Pese al Código de Ética de la Función Pública, Ana Porcaro aceptó ser madrina de un merendero
La titular de Secretaria de Desarrollo del municipio, Ana Porcaro se reunió con los vecinos del barrio "Merendero Los Peques", de la calle 78, y aceptó el ofrecimiento de ser madrina del lugar, convocando en forma inmediata «a unirse en el trabajo junto al grupo de mujeres con el objetivo de conformar una entidad de bien público y avanzar en solucionar los problemas más profundos del barrio»

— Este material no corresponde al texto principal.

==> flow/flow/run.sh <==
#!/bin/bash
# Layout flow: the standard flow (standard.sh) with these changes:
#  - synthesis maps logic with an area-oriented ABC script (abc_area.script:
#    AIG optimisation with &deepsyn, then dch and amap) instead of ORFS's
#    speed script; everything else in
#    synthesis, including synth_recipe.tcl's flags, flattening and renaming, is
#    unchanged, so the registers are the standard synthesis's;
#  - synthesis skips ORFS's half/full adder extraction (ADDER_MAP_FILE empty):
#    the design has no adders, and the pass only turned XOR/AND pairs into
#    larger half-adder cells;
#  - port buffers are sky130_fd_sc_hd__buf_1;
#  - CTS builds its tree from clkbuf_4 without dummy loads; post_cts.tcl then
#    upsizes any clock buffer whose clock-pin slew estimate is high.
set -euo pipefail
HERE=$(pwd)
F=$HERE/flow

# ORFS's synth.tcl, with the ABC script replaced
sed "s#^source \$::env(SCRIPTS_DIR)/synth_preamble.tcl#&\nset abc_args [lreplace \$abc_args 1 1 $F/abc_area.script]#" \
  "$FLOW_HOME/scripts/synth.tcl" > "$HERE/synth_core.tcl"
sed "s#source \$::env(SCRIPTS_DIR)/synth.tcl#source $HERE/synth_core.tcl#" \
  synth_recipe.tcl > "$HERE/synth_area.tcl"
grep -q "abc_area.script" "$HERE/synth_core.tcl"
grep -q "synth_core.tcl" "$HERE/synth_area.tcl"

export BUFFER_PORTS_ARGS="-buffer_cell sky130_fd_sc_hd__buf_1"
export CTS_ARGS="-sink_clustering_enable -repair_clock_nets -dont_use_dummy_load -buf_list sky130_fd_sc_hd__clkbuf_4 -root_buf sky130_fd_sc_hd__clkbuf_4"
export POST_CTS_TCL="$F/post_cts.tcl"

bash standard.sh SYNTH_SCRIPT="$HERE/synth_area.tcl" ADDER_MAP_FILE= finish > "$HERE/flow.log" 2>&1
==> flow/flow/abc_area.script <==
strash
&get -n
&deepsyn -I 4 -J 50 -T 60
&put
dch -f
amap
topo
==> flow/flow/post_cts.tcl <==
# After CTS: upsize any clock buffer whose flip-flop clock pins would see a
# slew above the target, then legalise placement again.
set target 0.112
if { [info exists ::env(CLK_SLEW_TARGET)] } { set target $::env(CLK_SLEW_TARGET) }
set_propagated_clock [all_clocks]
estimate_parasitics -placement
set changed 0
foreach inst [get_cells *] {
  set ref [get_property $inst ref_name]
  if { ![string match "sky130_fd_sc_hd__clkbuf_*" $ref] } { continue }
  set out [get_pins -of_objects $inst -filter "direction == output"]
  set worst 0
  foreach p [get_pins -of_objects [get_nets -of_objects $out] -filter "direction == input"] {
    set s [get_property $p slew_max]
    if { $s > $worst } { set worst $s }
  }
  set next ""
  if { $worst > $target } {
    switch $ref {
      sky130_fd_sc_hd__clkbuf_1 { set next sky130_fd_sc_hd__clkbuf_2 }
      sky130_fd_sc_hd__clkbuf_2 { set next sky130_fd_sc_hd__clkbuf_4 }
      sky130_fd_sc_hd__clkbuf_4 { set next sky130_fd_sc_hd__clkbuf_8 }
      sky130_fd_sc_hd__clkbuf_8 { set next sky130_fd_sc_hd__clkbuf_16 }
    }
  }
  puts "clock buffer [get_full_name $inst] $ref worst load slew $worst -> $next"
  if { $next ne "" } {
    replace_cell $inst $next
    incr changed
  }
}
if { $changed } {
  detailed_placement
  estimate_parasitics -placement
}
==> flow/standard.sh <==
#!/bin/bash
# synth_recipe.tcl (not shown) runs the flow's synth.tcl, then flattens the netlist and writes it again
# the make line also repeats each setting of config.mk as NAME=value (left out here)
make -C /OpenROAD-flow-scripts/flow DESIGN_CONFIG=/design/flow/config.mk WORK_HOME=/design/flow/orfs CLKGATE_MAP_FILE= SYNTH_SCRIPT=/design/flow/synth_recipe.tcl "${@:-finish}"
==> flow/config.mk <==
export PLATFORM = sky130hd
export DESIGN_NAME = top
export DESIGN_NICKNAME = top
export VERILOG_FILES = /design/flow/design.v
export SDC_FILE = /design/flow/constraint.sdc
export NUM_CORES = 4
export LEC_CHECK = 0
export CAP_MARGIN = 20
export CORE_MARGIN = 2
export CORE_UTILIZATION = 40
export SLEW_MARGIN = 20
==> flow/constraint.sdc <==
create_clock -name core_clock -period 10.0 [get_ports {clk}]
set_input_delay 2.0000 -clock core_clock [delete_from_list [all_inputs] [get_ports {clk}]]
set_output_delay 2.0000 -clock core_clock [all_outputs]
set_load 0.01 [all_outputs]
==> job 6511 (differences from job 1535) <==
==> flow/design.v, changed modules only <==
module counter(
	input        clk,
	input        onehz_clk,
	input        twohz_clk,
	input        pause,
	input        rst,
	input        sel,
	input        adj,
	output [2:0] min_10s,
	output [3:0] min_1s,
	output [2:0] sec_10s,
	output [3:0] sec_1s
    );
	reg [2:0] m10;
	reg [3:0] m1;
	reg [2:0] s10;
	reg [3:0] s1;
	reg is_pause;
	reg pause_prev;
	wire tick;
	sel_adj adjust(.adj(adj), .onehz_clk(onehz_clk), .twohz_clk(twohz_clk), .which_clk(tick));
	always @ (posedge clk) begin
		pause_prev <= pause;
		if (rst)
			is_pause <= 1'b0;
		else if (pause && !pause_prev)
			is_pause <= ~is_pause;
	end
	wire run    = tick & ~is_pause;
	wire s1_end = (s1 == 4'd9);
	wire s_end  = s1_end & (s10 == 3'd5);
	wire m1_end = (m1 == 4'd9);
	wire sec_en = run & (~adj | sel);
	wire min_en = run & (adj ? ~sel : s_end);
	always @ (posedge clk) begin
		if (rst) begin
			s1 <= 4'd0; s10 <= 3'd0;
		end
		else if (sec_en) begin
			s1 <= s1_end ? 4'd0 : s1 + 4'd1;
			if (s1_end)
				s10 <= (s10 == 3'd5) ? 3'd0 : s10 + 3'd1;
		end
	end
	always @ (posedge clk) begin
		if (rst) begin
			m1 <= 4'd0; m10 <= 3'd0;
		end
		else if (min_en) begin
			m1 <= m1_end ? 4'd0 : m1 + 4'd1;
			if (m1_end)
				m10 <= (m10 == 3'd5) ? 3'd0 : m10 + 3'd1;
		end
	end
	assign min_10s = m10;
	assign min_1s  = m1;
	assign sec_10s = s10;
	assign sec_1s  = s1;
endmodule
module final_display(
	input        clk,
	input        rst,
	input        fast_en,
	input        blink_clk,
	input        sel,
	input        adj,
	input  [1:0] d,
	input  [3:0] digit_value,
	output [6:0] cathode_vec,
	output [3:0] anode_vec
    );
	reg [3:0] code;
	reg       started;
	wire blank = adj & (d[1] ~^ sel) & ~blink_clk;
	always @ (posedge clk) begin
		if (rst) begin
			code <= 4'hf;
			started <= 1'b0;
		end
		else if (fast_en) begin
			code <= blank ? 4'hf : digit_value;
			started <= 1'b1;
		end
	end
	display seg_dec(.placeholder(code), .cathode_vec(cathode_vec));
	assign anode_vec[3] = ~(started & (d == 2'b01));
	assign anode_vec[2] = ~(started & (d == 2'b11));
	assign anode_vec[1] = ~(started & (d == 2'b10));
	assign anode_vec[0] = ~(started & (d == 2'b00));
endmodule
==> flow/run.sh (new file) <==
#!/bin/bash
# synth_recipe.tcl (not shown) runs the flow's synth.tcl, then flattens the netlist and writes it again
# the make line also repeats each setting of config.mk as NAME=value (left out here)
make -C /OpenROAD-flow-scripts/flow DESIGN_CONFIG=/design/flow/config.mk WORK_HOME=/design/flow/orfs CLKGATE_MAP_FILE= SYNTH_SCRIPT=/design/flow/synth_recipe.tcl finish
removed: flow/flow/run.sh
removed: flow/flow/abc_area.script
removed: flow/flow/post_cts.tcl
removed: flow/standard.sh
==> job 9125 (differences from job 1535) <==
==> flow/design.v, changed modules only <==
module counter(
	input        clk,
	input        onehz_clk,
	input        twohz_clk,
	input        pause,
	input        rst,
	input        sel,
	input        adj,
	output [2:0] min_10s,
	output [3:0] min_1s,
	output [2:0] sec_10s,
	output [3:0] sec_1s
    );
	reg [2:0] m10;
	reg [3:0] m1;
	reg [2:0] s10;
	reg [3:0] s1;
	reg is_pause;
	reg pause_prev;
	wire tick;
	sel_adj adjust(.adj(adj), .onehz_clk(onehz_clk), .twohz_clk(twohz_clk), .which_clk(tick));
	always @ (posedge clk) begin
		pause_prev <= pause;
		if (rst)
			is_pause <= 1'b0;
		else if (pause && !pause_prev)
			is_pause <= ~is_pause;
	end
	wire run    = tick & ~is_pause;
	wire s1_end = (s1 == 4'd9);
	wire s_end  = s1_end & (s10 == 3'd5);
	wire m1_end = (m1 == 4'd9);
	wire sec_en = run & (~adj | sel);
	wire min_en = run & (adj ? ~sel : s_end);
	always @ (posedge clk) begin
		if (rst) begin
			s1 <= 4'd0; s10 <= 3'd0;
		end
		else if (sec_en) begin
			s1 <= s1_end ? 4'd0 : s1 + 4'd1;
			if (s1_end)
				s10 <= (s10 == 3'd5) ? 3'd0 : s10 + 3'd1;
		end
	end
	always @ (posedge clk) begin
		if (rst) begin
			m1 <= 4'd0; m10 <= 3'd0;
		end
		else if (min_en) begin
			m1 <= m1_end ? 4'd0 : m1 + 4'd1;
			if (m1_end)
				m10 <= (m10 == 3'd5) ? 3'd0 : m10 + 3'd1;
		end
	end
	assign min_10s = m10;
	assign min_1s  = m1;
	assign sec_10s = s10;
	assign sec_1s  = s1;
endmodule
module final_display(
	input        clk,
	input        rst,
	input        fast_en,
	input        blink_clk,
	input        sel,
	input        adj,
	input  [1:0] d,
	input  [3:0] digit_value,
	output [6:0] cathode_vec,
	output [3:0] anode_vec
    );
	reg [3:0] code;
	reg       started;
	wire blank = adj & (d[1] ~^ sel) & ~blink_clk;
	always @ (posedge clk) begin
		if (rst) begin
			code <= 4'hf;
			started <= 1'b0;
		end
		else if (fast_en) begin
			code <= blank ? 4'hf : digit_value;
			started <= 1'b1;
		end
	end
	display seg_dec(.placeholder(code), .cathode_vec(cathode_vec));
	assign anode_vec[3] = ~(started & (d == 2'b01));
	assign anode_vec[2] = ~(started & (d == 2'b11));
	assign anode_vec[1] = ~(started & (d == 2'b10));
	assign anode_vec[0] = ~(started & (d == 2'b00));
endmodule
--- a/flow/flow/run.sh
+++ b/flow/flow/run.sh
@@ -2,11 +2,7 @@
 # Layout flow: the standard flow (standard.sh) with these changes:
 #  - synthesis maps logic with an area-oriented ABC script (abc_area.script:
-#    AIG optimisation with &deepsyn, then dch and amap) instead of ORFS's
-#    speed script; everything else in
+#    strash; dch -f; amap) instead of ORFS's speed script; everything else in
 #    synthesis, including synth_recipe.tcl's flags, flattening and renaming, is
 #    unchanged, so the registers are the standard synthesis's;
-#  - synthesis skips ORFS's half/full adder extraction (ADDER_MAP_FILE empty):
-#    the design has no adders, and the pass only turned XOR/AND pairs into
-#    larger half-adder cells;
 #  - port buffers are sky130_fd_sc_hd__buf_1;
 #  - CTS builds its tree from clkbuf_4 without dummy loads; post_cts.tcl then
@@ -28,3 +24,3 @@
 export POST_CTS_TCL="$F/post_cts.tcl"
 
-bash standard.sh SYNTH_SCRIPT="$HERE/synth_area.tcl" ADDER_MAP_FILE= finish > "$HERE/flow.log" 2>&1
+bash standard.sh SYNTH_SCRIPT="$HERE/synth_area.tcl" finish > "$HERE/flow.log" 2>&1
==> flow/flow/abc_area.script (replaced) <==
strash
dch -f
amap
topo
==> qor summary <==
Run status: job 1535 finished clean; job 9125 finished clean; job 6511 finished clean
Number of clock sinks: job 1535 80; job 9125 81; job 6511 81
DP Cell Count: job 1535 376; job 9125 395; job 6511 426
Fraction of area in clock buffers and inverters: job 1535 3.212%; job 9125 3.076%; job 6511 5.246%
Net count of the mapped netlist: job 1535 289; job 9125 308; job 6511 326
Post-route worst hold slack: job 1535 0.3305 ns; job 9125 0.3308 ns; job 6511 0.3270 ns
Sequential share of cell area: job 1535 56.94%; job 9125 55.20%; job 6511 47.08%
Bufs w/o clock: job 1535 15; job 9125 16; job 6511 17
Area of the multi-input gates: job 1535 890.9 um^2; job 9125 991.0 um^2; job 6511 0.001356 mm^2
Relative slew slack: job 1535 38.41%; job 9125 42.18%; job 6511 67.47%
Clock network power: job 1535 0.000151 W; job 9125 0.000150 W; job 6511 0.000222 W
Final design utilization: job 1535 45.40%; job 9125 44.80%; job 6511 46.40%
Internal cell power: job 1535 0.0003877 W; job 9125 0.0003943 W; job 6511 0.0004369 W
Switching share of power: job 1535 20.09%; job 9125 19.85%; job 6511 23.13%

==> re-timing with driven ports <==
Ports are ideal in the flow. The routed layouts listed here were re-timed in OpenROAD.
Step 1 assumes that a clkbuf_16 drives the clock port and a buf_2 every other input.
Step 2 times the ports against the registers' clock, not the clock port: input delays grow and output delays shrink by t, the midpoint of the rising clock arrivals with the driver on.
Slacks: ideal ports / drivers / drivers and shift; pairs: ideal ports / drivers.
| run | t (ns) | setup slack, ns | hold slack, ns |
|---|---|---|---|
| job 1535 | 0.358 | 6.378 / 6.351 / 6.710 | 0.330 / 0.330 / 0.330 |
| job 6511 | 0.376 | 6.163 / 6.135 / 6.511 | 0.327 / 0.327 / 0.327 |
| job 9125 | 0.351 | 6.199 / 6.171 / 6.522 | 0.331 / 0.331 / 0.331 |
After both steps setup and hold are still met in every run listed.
Background: an optimization exercise with open tools, aiming at small area, a short achievable clock period and few clock cycles per item. Do not read the settings as production practice.
In this exercise RTL edits were held to simulation tests only and were not proved equivalent to the original.
Power is estimated from default activity; no workload was simulated.

File: design/flow/flow/run.sh
#!/bin/bash
# The standard layout (standard.sh), with these changes in how the layout is made:
#  - every input and output port still gets its own buffer, but a plain buf_1
#    (OpenROAD's buffer_ports -buffer_cell) instead of the default delay buffer;
#    the resizer upsizes it where timing needs;
#  - any further ORFS variables listed in flow/extra_vars (one NAME=value per line).
# make's output goes to flow.log; ORFS keeps each step's own log under orfs/logs.
set -euo pipefail
MARGIN=${MARGIN:-6.8}
PORTBUF=${PORTBUF:-sky130_fd_sc_hd__buf_1}
EXTRA="'BUFFER_PORTS_ARGS=-buffer_cell ${PORTBUF}'"
if [[ -f flow/extra_vars ]]; then
  while read -r line; do
    [[ -z "$line" || "$line" == \#* ]] && continue
    EXTRA="$EXTRA '$line'"
  done < flow/extra_vars
fi
sed -E -e "s/SETUP_SLACK_MARGIN=[^ ]+/SETUP_SLACK_MARGIN=${MARGIN}/" \
       -e "s|CLKGATE_MAP_FILE= |CLKGATE_MAP_FILE= ${EXTRA} |" \
       standard.sh > standard_mod.sh
grep -q "BUFFER_PORTS_ARGS" standard_mod.sh
bash standard_mod.sh > flow.log 2>&1
File: design/flow/flow/extra_vars
SKIP_INCREMENTAL_REPAIR=1
SKIP_GATE_CLONING=1
File: design/flow/standard.sh
#!/bin/bash
# synth_recipe.tcl (not shown) runs the flow's synth.tcl, then flattens the netlist and writes it again
# the make line also repeats each setting of config.mk as NAME=value (left out here)
make -C /OpenROAD-flow-scripts/flow DESIGN_CONFIG=/design/flow/config.mk WORK_HOME=/design/flow/orfs CLKGATE_MAP_FILE= SYNTH_SCRIPT=/design/flow/synth_recipe.tcl "${@:-finish}"
File: design/flow/config.mk
export PLATFORM = sky130hd
export DESIGN_NAME = el2_exu_div_ctl
export DESIGN_NICKNAME = el2_exu_div_ctl
export VERILOG_FILES = /design/flow/design.v
export SDC_FILE = /design/flow/constraint.sdc
export NUM_CORES = 8
export LEC_CHECK = 0
export CAP_MARGIN = 40
export CORE_MARGIN = 2
export CORE_UTILIZATION = 40
export SETUP_SLACK_MARGIN = 5
export SLEW_MARGIN = 40
export SYNTH_HIERARCHICAL = 1
export SYNTH_MINIMUM_KEEP_SIZE = 0
File: design/flow/constraint.sdc
create_clock -name core_clock -period 12.0 [get_ports {clk}]
set_input_delay 2.4000 -clock core_clock [delete_from_list [all_inputs] [get_ports {clk}]]
set_output_delay 2.4000 -clock core_clock [all_outputs]
set_load 0.01 [all_outputs]
Background: an optimization exercise with open tools, aiming at small area. Do not read the settings as production practice. Only simulation tests tie the RTL to the original design; equivalence was not proved. Power and IR drop assume default switching activity.

==> inputs of exp/sierra <==
==> flow/design.v (excerpt) <==
module iq_to_fifo_shifted #
(
    parameter iq_width = 56
)
(
    input wire axis_aclk,
    input wire aresetn,
    input [7:0] distance,
    input s00_axis_i48_tvalid,
    input [iq_width-1 : 0] s00_axis_i48_tdata,
    input s01_axis_q48_tvalid,
    input [iq_width-1 : 0] s01_axis_q48_tdata,
    input s02_axis_i48_sub_tvalid,
    input [iq_width-1 : 0] s02_axis_i48_sub_tdata,
    input s03_axis_q48_sub_tvalid,
    input [iq_width-1 : 0] s03_axis_q48_sub_tdata,
    input s04_axis_i96_tvalid,
    input [31 : 0] s04_axis_i96_tdata,
    input s05_axis_q96_tvalid,
    input [31 : 0] s05_axis_q96_tdata,
    input wire m00_axis_tready,
    output wire [31 : 0] m00_axis_tdata,
    output wire m00_axis_tlast,
    output reg m00_axis_tvalid
);
reg [iq_width-1:0] rx0i, rx0q, rx1i, rx1q;
reg [31:0] rts0i, rts0q, rts1i, rts1q;
reg busy;           
reg have48, have48s, have96;
reg step_96k;
wire collect = ~busy;
  ...
==> module iq_to_fifo_shifted, before the edit <==
module iq_to_fifo_shifted #
(
    parameter iq_width = 56
)
(
    input wire axis_aclk,
    input wire aresetn,
    input [7:0] distance,
    input s00_axis_i48_tvalid,
    input [iq_width-1 : 0] s00_axis_i48_tdata,
    input s01_axis_q48_tvalid,
    input [iq_width-1 : 0] s01_axis_q48_tdata,
    input s02_axis_i48_sub_tvalid,
    input [iq_width-1 : 0] s02_axis_i48_sub_tdata,
    input s03_axis_q48_sub_tvalid,
    input [iq_width-1 : 0] s03_axis_q48_sub_tdata,
    input s04_axis_i96_tvalid,
    input [31 : 0] s04_axis_i96_tdata,
    input s05_axis_q96_tvalid,
    input [31 : 0] s05_axis_q96_tdata,
    input wire m00_axis_tready,
    output wire [31 : 0] m00_axis_tdata,
    output wire m00_axis_tlast,
    output reg m00_axis_tvalid
);
reg [iq_width-1:0] rx0i, rx0q, rx1i, rx1q;
reg [31:0] rts0i, rts0q, rts1i, rts1q;
reg busy;           
reg have48, have48s, have96;
reg step_96k;
wire collect = ~busy;
always @(posedge axis_aclk) begin
    if (collect && s00_axis_i48_tvalid) begin
        rx0i <= s00_axis_i48_tdata;
        rx0q <= s01_axis_q48_tdata;
    end
    if (collect && s02_axis_i48_sub_tvalid) begin
        rx1i <= s02_axis_i48_sub_tdata;
        rx1q <= s03_axis_q48_sub_tdata;
    end
    if (collect && s04_axis_i96_tvalid && !step_96k) begin
        rts0i <= s04_axis_i96_tdata;
        rts0q <= s05_axis_q96_tdata;
    end
    if (collect && s04_axis_i96_tvalid && step_96k) begin
        rts1i <= s04_axis_i96_tdata;
        rts1q <= s05_axis_q96_tdata;
    end
end
always @(posedge axis_aclk) begin
    if (aresetn == 0) begin
        busy <= 0;
        m00_axis_tvalid <= 0;
        have48 <= 0;
        have48s <= 0;
        have96 <= 0;
        step_96k <= 0;
    end else if (collect) begin
        if (s00_axis_i48_tvalid) have48 <= 1;
        if (s02_axis_i48_sub_tvalid) have48s <= 1;
        if (s04_axis_i96_tvalid) begin
            step_96k <= ~step_96k;
            if (step_96k) have96 <= 1;
        end
        if (have48 && have48s && have96) busy <= 1;
    end else if (m00_axis_tready) begin
        if (!m00_axis_tvalid)
            m00_axis_tvalid <= 1;
        else if (m00_axis_tlast) begin
            m00_axis_tvalid <= 0;
            busy <= 0;
            have48 <= 0;
            have48s <= 0;
            have96 <= 0;
        end
    end
end
reg [3:0] wsel;
reg hi;
always @(posedge axis_aclk) begin
    if (!m00_axis_tvalid) begin
        wsel <= 4'b0001;
        hi <= 1'b0;
    end else if (m00_axis_tready) begin
        wsel <= {wsel[2:0], wsel[3]};
        if (wsel[3]) hi <= ~hi;
    end
end
assign m00_axis_tlast = hi & wsel[3];
wire [iq_width-1:0] sel56 = ({iq_width{wsel[0]}} & rx0i) | ({iq_width{wsel[1]}} & rx0q) |
                            ({iq_width{wsel[2]}} & rx1i) | ({iq_width{wsel[3]}} & rx1q);
wire c0 = ~distance[7] & ~distance[6] & ~distance[5];
wire c1 = ~distance[7] & ~distance[6] &  distance[5];
wire c2 = ~distance[7] &  distance[6] & ~distance[5];
wire [127:0] p = {40'b0, sel56, 32'b0};
wire [62:0] s5 = ({63{c0}} & p[62:0]) | ({63{c1}} & p[94:32]) | ({63{c2}} & p[126:64]);
wire [3:0] e;
assign e[0] = distance[4:3] == 2'd0;
assign e[1] = distance[4:3] == 2'd1;
assign e[2] = distance[4:3] == 2'd2;
assign e[3] = distance[4:3] == 2'd3;
wire [38:0] s3 = ({39{e[0]}} & s5[38:0]) | ({39{e[1]}} & s5[46:8]) |
                 ({39{e[2]}} & s5[54:16]) | ({39{e[3]}} & s5[62:24]);
wire [3:0] f;
assign f[0] = distance[2:1] == 2'd0;
assign f[1] = distance[2:1] == 2'd1;
assign f[2] = distance[2:1] == 2'd2;
assign f[3] = distance[2:1] == 2'd3;
wire [32:0] s1 = ({33{f[0]}} & s3[32:0]) | ({33{f[1]}} & s3[34:2]) |
                 ({33{f[2]}} & s3[36:4]) | ({33{f[3]}} & s3[38:6]);
wire g0 = ~hi & ~distance[0];
wire g1 = ~hi &  distance[0];
wire [3:0] h = {4{hi}} & wsel;
assign m00_axis_tdata = ({32{g0}} & s1[31:0]) | ({32{g1}} & s1[32:1]) |
                        ({32{h[0]}} & rts0i) | ({32{h[1]}} & rts0q) |
                        ({32{h[2]}} & rts1i) | ({32{h[3]}} & rts1q);
endmodule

Mas allá del gesto conmovedor, la actitud de la funcionaria municipal viola el código de Ética de la Función Publica, cuando, en el articulo 41 del Capitulo II, advierte que: «A fin de preservar la independencia de criterio y el principio de equidad, el funcionario público no puede mantener relaciones ni aceptar situaciones en cuyo contexto sus intereses personales, laborales, económicos o financieros pudieran estar en conflicto con el cumplimiento de los deberes y funciones a su cargo.
Tampoco puede dirigir, administrar, asesorar, patrocinar, representar ni prestar servicios, remunerados o no, a personas que gestionen o exploten concesiones o privilegios o que sean proveedores del Estado, ni mantener vínculos que le signifiquen beneficios u obligaciones con entidades directamente fiscalizadas por el órgano o entidad en la que se encuentre desarrollando sus funciones .
Es probable que las intenciones de Porcaro de aceptar ser madrina del merendero hayan sido loables, sin embargo esta decisión, podría entenderse como una «desventaja» y hasta deja en un lugar desigual al resto de las entidades de bien público y comedores de la ciudad.